Developer Rob Mohn and Christofides began by sitting down together to imagine what could and should take place on this former parking lot. They wanted to design a street-friendly project that would attract both residents and business people. They visualized a building adaptable enough to evolve with the community around it. "We tried to imagine 100 years from now, not just the moment, and realized it was impossible to predict how the neighborhood would change," says Christofides.
There were challenges. This is the first new project in the heart of Columbia City's Landmark District in 40 years. It went through six land-use reviews. But Christofides and Mohn prevailed with their modern spin on the old-world concept of living above the bakery.
"With Philip's help, we were able to use the city's new live/work regulations to develop something this flexible," says Mohn. They'd expected more people might opt to live in their units, but so far most are being used for commercial purposes. Forty people occupy the lofts during the day while others return home to them in the evening.

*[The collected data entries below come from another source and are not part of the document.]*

**config.mk**
```make
export PLATFORM = sky130hd
export DESIGN_NAME = mem_bus_arbiter_flat
export DESIGN_NICKNAME = d
export VERILOG_FILES = /design/src/rtl/mem_bus_arbiter_if.sv /design/src/rtl/mem_bus_arbiter.sv /design/src/flat_wrapper.sv
export SDC_FILE = /design/constraint.sdc
export NUM_CORES = 1
export LEC_CHECK = 0
export BUFFER_PORTS_ARGS = -buffer_cell sky130_fd_sc_hd__buf_2
export CAP_MARGIN = 20
export CORE_ASPECT_RATIO = 0.5
export CORE_UTILIZATION = 38
export DETAILED_ROUTE_END_ITERATION = 6
export MAX_ROUTING_LAYER = met4
export PLACE_DENSITY = 0.78
export SYNTH_ARGS = -nofsm -noshare
export SYNTH_HDL_FRONTEND = slang
export SYNTH_SLANG_ARGS = --single-unit
```
**constraint.sdc**
```tcl
create_clock -name clk -period 1.4 [get_ports clk]
set_input_delay 0.14 -clock clk [delete_from_list [all_inputs] [get_ports clk]]
set_output_delay 0.14 -clock clk [all_outputs]
set_load 0.02 [all_outputs]
```
**src/rtl/mem_bus_arbiter_if.sv**
```systemverilog
// Shared memory bus between the arbiter (master) and the memory/fabric (slave).
interface mem_bus_arbiter_if;
    logic        bus_req_o;
    logic        bus_we_o;
    logic [31:0] bus_addr_o;
    logic [31:0] bus_wdata_o;
    logic [3:0]  bus_sel_o;
    logic [31:0] bus_rdata_i;
    logic        bus_ack_i;

    modport master (
        output bus_req_o, bus_we_o, bus_addr_o, bus_wdata_o, bus_sel_o,
        input  bus_rdata_i, bus_ack_i
    );

    modport slave (
        input  bus_req_o, bus_we_o, bus_addr_o, bus_wdata_o, bus_sel_o,
        output bus_rdata_i, bus_ack_i
    );
endinterface

```
**src/rtl/mem_bus_arbiter.sv**
```systemverilog
// Two-client (instruction fetch / MEM stage) arbiter onto a single shared bus.
// MEM has priority unless IF has been passed over STARVE_MAX times in a row.
// Each granted access has a bus-ack timeout that completes it with an error.
module mem_bus_arbiter #(
    parameter int TIMEOUT    = 16,
    parameter int STARVE_MAX = 4
) (
    input  logic        clk,
    input  logic        rst,
    // instruction fetch client
    input  logic        if_req_i,
    input  logic [31:0] if_addr_i,
    output logic [31:0] if_rdata_o,
    output logic        if_ack_o,
    output logic        if_err_o,
    // MEM stage client
    input  logic        mem_req_i,
    input  logic        mem_we_i,
    input  logic [31:0] mem_addr_i,
    input  logic [31:0] mem_wdata_i,
    input  logic [3:0]  mem_sel_i,
    output logic [31:0] mem_rdata_o,
    output logic        mem_ack_o,
    output logic        mem_err_o,
    // stage controller
    output logic        stall_if_o,
    output logic        stall_mem_o,
    // shared bus
    mem_bus_arbiter_if.master bus
);

    localparam int TMO_W = (TIMEOUT > 1) ? $clog2(TIMEOUT) : 1;
    localparam int SRV_W = $clog2(STARVE_MAX + 1);

    typedef enum logic [1:0] {IDLE, BUSY_IF, BUSY_MEM} state_t;

    state_t      state, state_nxt;
    logic [TMO_W-1:0] tmo_cnt, tmo_nxt;
    logic [SRV_W-1:0] starve_cnt, starve_nxt;

    logic        req_q, req_nxt;
    logic        we_q, we_nxt;
    logic [31:0] addr_q, addr_nxt;
    logic [31:0] wdata_q, wdata_nxt;
    logic [3:0]  sel_q, sel_nxt;

    logic busy, ack_ok, expire, done, if_wins;

    assign bus.bus_req_o   = req_q;
    assign bus.bus_we_o    = we_q;
    assign bus.bus_addr_o  = addr_q;
    assign bus.bus_wdata_o = wdata_q;
    assign bus.bus_sel_o   = sel_q;

    // Completion qualifiers: ack only counts while our strobe is up, so a late
    // ack after reset or after a timeout is dropped; a real ack beats expiry.
    assign busy    = (state != IDLE);
    assign ack_ok  = req_q & bus.bus_ack_i;
    assign expire  = busy & ~ack_ok & (tmo_cnt == TMO_W'(TIMEOUT - 1));
    assign done    = busy & (ack_ok | expire);
    assign if_wins = if_req_i & (~mem_req_i | (starve_cnt == SRV_W'(STARVE_MAX)));

    // State, counters and registered bus drive.
    always_ff @(posedge clk) begin
        if (rst) begin
            state      <= IDLE;
            tmo_cnt    <= '0;
            starve_cnt <= '0;
            req_q      <= 1'b0;
            we_q       <= 1'b0;
            addr_q     <= '0;
            wdata_q    <= '0;
            sel_q      <= '0;
        end else begin
            state      <= state_nxt;
            tmo_cnt    <= tmo_nxt;
            starve_cnt <= starve_nxt;
            req_q      <= req_nxt;
            we_q       <= we_nxt;
            addr_q     <= addr_nxt;
            wdata_q    <= wdata_nxt;
            sel_q      <= sel_nxt;
        end
    end

    // Next-state: grant selection in IDLE, completion/timeout tracking in BUSY.
    always_comb begin
        state_nxt  = state;
        tmo_nxt    = tmo_cnt;
        starve_nxt = starve_cnt;
        req_nxt    = req_q;
        we_nxt     = we_q;
        addr_nxt   = addr_q;
        wdata_nxt  = wdata_q;
        sel_nxt    = sel_q;
        case (state)
            IDLE: begin
                if (!if_req_i)
                    starve_nxt = '0;
                if (if_wins) begin
                    state_nxt  = BUSY_IF;
                    req_nxt    = 1'b1;
                    we_nxt     = 1'b0;
                    addr_nxt   = if_addr_i;
                    wdata_nxt  = '0;
                    sel_nxt    = 4'hF;
                    tmo_nxt    = '0;
                    starve_nxt = '0;
                end else if (mem_req_i) begin
                    state_nxt  = BUSY_MEM;
                    req_nxt    = 1'b1;
                    we_nxt     = mem_we_i;
                    addr_nxt   = mem_addr_i;
                    wdata_nxt  = mem_wdata_i;
                    sel_nxt    = mem_sel_i;
                    tmo_nxt    = '0;
                    if (if_req_i && starve_cnt != SRV_W'(STARVE_MAX))
                        starve_nxt = starve_cnt + 1'b1;
                end
            end
            BUSY_IF, BUSY_MEM: begin
                if (done) begin
                    state_nxt = IDLE;
                    req_nxt   = 1'b0;
                end else begin
                    tmo_nxt = tmo_cnt + 1'b1;
                end
            end
            default: state_nxt = IDLE;
        endcase
    end

    // Client responses: owner-only, combinational with the bus ack, silent in reset.
    always_comb begin
        if_ack_o    = ~rst & (state == BUSY_IF)  & done;
        mem_ack_o   = ~rst & (state == BUSY_MEM) & done;
        if_err_o    = if_ack_o  & ~ack_ok;
        mem_err_o   = mem_ack_o & ~ack_ok;
        if_rdata_o  = (if_ack_o  & ack_ok) ? bus.bus_rdata_i : 32'h0;
        mem_rdata_o = (mem_ack_o & ack_ok) ? bus.bus_rdata_i : 32'h0;
        stall_if_o  = ~rst & if_req_i  & ~if_ack_o;
        stall_mem_o = ~rst & mem_req_i & ~mem_ack_o;
    end

endmodule

```
**src/flat_wrapper.sv**
```systemverilog
// flat-port wrapper written by rule: the top's interface ports become plain ports
module mem_bus_arbiter_flat 
#(
    parameter int TIMEOUT    = 16,
    parameter int STARVE_MAX = 4
)
  (clk, rst, if_req_i, if_addr_i, if_rdata_o, if_ack_o, if_err_o, mem_req_i, mem_we_i, mem_addr_i, mem_wdata_i, mem_sel_i, mem_rdata_o, mem_ack_o, mem_err_o, stall_if_o, stall_mem_o, bus_bus_req_o, bus_bus_we_o, bus_bus_addr_o, bus_bus_wdata_o, bus_bus_sel_o, bus_bus_rdata_i, bus_bus_ack_i);
  mem_bus_arbiter_if bus_i ();
  input  logic clk;
  input  logic rst;
  input  logic if_req_i;
  input  logic [31:0] if_addr_i;
  output logic [31:0] if_rdata_o;
  output logic if_ack_o;
  output logic if_err_o;
  input  logic mem_req_i;
  input  logic mem_we_i;
  input  logic [31:0] mem_addr_i;
  input  logic [31:0] mem_wdata_i;
  input  logic [3:0] mem_sel_i;
  output logic [31:0] mem_rdata_o;
  output logic mem_ack_o;
  output logic mem_err_o;
  output logic stall_if_o;
  output logic stall_mem_o;
  output wire logic [$bits(bus_i.bus_req_o)-1:0] bus_bus_req_o;
  output wire logic [$bits(bus_i.bus_we_o)-1:0] bus_bus_we_o;
  output wire logic [$bits(bus_i.bus_addr_o)-1:0] bus_bus_addr_o;
  output wire logic [$bits(bus_i.bus_wdata_o)-1:0] bus_bus_wdata_o;
  output wire logic [$bits(bus_i.bus_sel_o)-1:0] bus_bus_sel_o;
  input wire logic [$bits(bus_i.bus_rdata_i)-1:0] bus_bus_rdata_i;
  input wire logic [$bits(bus_i.bus_ack_i)-1:0] bus_bus_ack_i;
  assign bus_bus_req_o = bus_i.bus_req_o;
  assign bus_bus_we_o = bus_i.bus_we_o;
  assign bus_bus_addr_o = bus_i.bus_addr_o;
  assign bus_bus_wdata_o = bus_i.bus_wdata_o;
  assign bus_bus_sel_o = bus_i.bus_sel_o;
  assign bus_i.bus_rdata_i = bus_bus_rdata_i;
  assign bus_i.bus_ack_i = bus_bus_ack_i;
  mem_bus_arbiter #(.TIMEOUT(TIMEOUT), .STARVE_MAX(STARVE_MAX)) u_core (.clk(clk), .rst(rst), .if_req_i(if_req_i), .if_addr_i(if_addr_i), .if_rdata_o(if_rdata_o), .if_ack_o(if_ack_o), .if_err_o(if_err_o), .mem_req_i(mem_req_i), .mem_we_i(mem_we_i), .mem_addr_i(mem_addr_i), .mem_wdata_i(mem_wdata_i), .mem_sel_i(mem_sel_i), .mem_rdata_o(mem_rdata_o), .mem_ack_o(mem_ack_o), .mem_err_o(mem_err_o), .stall_if_o(stall_if_o), .stall_mem_o(stall_mem_o), .bus(bus_i));
endmodule
```
==> flow_summary.json, run 1 <==
{
  "outcome": "complete, but fails checks",
  "violations": "setup timing",
  "cap_violations": 0,
  "slew_violations": 0,
  "io_pins": 278,
  "drive_gt1_share_pct": 69.53,
  "fill_cells": 629,
  "slowest_stage": "dfxtp_4",
  "power_density_nw_per_um2": 1065,
  "critical_path.top_delay_family": "buffers and inverters",
  "cts_tree": "yes",
  "rsz0062_at_grt": "true",
  "max_slew_margin_pct": 52.50,
  "ir_drop_uv": 677.3,
  "crit_path_max_incr_delay_ns": 0.36,
  "synthesis.area_um2": 4024,
  "wl_per_cell_um": 19.69,
  "cellLeakagePower_nw": 3.692,
  "synth_edf_count": 0,
  "postCtsHoldBufs": 0,
  "grt_pass1_wl_um": 24140,
  "seq_area_frac_synth_pct": 39.30,
  "crit_path_frequent_cell": "buf_6",
  "layout_setup_ws_ns": -0.4943,
  "crit_buf_inv": 4,
  "place_congestion": 0.8247,
  "async_reset_ff_share_pct": 0,
  "pre_cts_ws_ns": -0.1764,
  "detail_route.vias_per_cell": 5.354,
  "ys_warn_count": 0,
  "grt_start_max_net_pins": 44,
  "postSynthCellCount": 496,
  "crit_arrival_ns": 1.75,
  "setup_tns_ns": -55.15,
  "cts-buffers-inserted": 9,
  "die_w_um": 147.5,
  "synth_fp_nets": 640,
  "finClkSkew_ns": 0.005995,
  "wirelength_um": 19080,
  "finalInstanceArea_um2": 7935,
  "cts_max_level": 3,
  "core_area_um2": 10250,
  "rows": 26,
  "critPathMaxFanout": 16,
  "layout.nets": 967,
  "grt_pass1_vias": 4775,
  "numPortBuffers": 277,
  "grt_remaining_overflow": 0,
  "post-route-min-period_ns": 1.894,
  "cp-end-kind": "output pin",
  "cts-root-buf": "clkbuf_16",
  "crit_chain": "buf_4, ha_4, nand2b_4, nor3_4, buf_6, buf_16, and2_4, buf_6",
  "hold_violations": 0,
  "grt.total_usage_pct": 28.97,
  "ys_ff_latch": 79,
  "avgSynthCellArea_um2": 8.113,
  "ant_nets": 0,
  "clk_path_buf_depth": 2,
  "drc": 0,
  "fin_crit_sh_pct": 135.3,
  "clk_pin_slew_ns": 0.06,
  "holdWs_ns": 0.05079,
  "initial_core_util_pct": 39.27,
  "drtIter0Drc": 347,
  "worstSkewPairLatency_ns": 0.33,
  "dp_hpwl_um": 9916,
  "crit_required_ns": 1.26,
  "first_pass_iters": 5,
  "synth_cell_types": 40,
  "cts_sinks": 79,
  "place_area_um2": 5972,
  "min_path_type": "input port to flop",
  "finalSetupViolations": 149,
  "cp-start-kind": "flop",
  "antenna_found_initial": 2,
  "fmax_mhz": 527.9,
  "fp.dieH_um": 74.77,
  "area_growth_pct": 97.20,
  "dr_total_vias": 5188,
  "ys_dominant_reg_cell": "dfxtp_1",
  "worst_slew_pin_slew_ns": 0.7124,
  "dieArea_um2": 11030,
  "critical_path_class": "flop to output pin"
}
==> flip-flops by register name, summed over array words and instances, names as in the netlist <==
name and count:
u_core.bus.bus_wdata_o 32, u_core.bus.bus_addr_o 32, u_core.bus.bus_we_o 1, u_core.bus.bus_sel_o 4, u_core.state 2, u_core.tmo_cnt 4, u_core.starve_cnt 3, u_core.bus.bus_req_o 1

Such an innovative project may well serve as a fresh model for revitalizing older neighborhoods.
"We grossly underbuilt here; there were plans for a 23-unit condo development on the site," says Christofides, clearly pleased with the comfortable neighborhood scale of the eight-unit project. Didn't economic viability require more units to be built on this prime piece of real estate? "Overbuilding comes from a lack of imagination as much as economics," says Christofides. "We don't have to have all these bloated buildings."